Cartola – Ícone da Estação Primeira de Mangueira

Cartola (Angenor de Oliveira, 1908–1980) é um dos maiores nomes da história do samba e uma figura central na construção da identidade da Mangueira e das escolas de samba do Rio de Janeiro.
Fundação da Mangueira e identidade cultural
Em 1928, Cartola participou da fundação da Estação Primeira de Mangueira, no Morro da Mangueira, no Rio de Janeiro.
Ele ajudou a definir elementos que se tornaram marcas registradas:
• As cores verde e rosa
• O estilo poético refinado no samba
• A valorização da comunidade como base da escola
A Mangueira se tornaria uma das agremiações mais tradicionais e campeãs do Carnaval carioca.
Consolidação do samba-enredo
No início, as escolas desfilavam com sambas mais soltos. Cartola contribuiu para:
Organizar o samba como narrativa musical
• Fortalecer a ideia de enredo (tema contado em forma de samba)
Estruturar letras mais elaboradas e poéticas
Esse modelo ajudou a transformar o samba-enredo em peça central do desfile competitivo.

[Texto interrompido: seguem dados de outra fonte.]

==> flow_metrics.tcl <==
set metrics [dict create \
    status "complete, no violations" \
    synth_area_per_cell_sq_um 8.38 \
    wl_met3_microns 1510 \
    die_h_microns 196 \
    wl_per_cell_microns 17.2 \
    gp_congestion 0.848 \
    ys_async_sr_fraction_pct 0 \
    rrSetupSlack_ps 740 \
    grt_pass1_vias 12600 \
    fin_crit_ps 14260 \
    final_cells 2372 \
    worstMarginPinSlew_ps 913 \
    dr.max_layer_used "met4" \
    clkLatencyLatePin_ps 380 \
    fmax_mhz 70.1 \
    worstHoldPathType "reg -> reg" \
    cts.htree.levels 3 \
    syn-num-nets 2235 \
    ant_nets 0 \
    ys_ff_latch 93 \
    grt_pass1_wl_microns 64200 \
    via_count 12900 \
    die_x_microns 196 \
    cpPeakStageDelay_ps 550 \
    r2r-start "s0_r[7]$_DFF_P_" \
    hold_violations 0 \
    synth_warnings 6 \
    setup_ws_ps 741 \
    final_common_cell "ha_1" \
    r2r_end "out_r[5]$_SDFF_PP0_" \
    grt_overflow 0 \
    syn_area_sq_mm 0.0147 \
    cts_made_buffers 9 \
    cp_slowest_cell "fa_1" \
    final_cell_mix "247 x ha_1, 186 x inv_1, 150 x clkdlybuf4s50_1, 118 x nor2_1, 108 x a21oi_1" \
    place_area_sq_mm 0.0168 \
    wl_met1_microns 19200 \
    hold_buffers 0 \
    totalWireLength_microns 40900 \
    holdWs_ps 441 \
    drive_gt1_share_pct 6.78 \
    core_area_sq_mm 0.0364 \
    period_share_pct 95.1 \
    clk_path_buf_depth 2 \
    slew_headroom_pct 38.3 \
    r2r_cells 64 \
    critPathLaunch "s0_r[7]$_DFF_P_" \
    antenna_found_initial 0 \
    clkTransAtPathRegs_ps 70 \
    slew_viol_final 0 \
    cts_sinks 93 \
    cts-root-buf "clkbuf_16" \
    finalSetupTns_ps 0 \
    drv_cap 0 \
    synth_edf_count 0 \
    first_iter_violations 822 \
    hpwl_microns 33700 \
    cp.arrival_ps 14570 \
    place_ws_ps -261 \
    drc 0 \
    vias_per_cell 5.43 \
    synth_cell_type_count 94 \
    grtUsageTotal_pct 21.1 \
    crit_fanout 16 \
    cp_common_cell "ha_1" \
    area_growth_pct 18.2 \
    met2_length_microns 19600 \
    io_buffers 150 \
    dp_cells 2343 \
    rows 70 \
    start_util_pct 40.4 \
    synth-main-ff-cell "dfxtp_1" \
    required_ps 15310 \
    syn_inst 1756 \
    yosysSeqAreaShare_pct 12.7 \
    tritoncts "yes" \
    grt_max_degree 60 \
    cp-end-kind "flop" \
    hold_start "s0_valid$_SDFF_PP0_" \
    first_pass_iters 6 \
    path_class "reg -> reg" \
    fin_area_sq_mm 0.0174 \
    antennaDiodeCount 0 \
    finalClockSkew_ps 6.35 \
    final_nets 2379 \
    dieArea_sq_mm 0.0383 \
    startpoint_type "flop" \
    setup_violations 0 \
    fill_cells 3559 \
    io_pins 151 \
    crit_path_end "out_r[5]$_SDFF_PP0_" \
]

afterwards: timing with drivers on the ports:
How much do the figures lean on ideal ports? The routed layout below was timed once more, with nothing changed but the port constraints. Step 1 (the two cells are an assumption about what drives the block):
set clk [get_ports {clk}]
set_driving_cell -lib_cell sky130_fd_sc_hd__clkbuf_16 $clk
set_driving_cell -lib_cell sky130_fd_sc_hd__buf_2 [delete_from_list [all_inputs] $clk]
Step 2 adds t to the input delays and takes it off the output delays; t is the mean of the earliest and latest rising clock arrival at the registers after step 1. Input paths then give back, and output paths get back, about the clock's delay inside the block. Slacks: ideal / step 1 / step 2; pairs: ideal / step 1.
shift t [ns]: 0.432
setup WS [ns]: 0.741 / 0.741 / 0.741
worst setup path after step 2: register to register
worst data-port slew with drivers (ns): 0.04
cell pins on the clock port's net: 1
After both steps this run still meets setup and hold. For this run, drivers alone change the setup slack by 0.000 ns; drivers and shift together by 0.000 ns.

✍️ Estilo e legado musical
Cartola era conhecido por:
Letras profundas e melancólicas
Harmonia sofisticada
Linguagem simples e poética
Entre suas composições mais famosas estão:
“As Rosas Não Falam”
“O Mundo é um Moinho”
“Preciso Me Encontrar”
Seu reconhecimento nacional só veio mais tarde, nos anos 1970, quando gravou seus primeiros discos.
Importância histórica
Cartola:
Elevou o samba ao status de arte refinada
Ajudou a consolidar o formato do desfile das escolas
Tornou-se símbolo de resistência cultural e identidade negra no Brasil
Hoje, ele é considerado um dos pilares da música popular brasileira e um dos maiores nomes da história do Carnaval.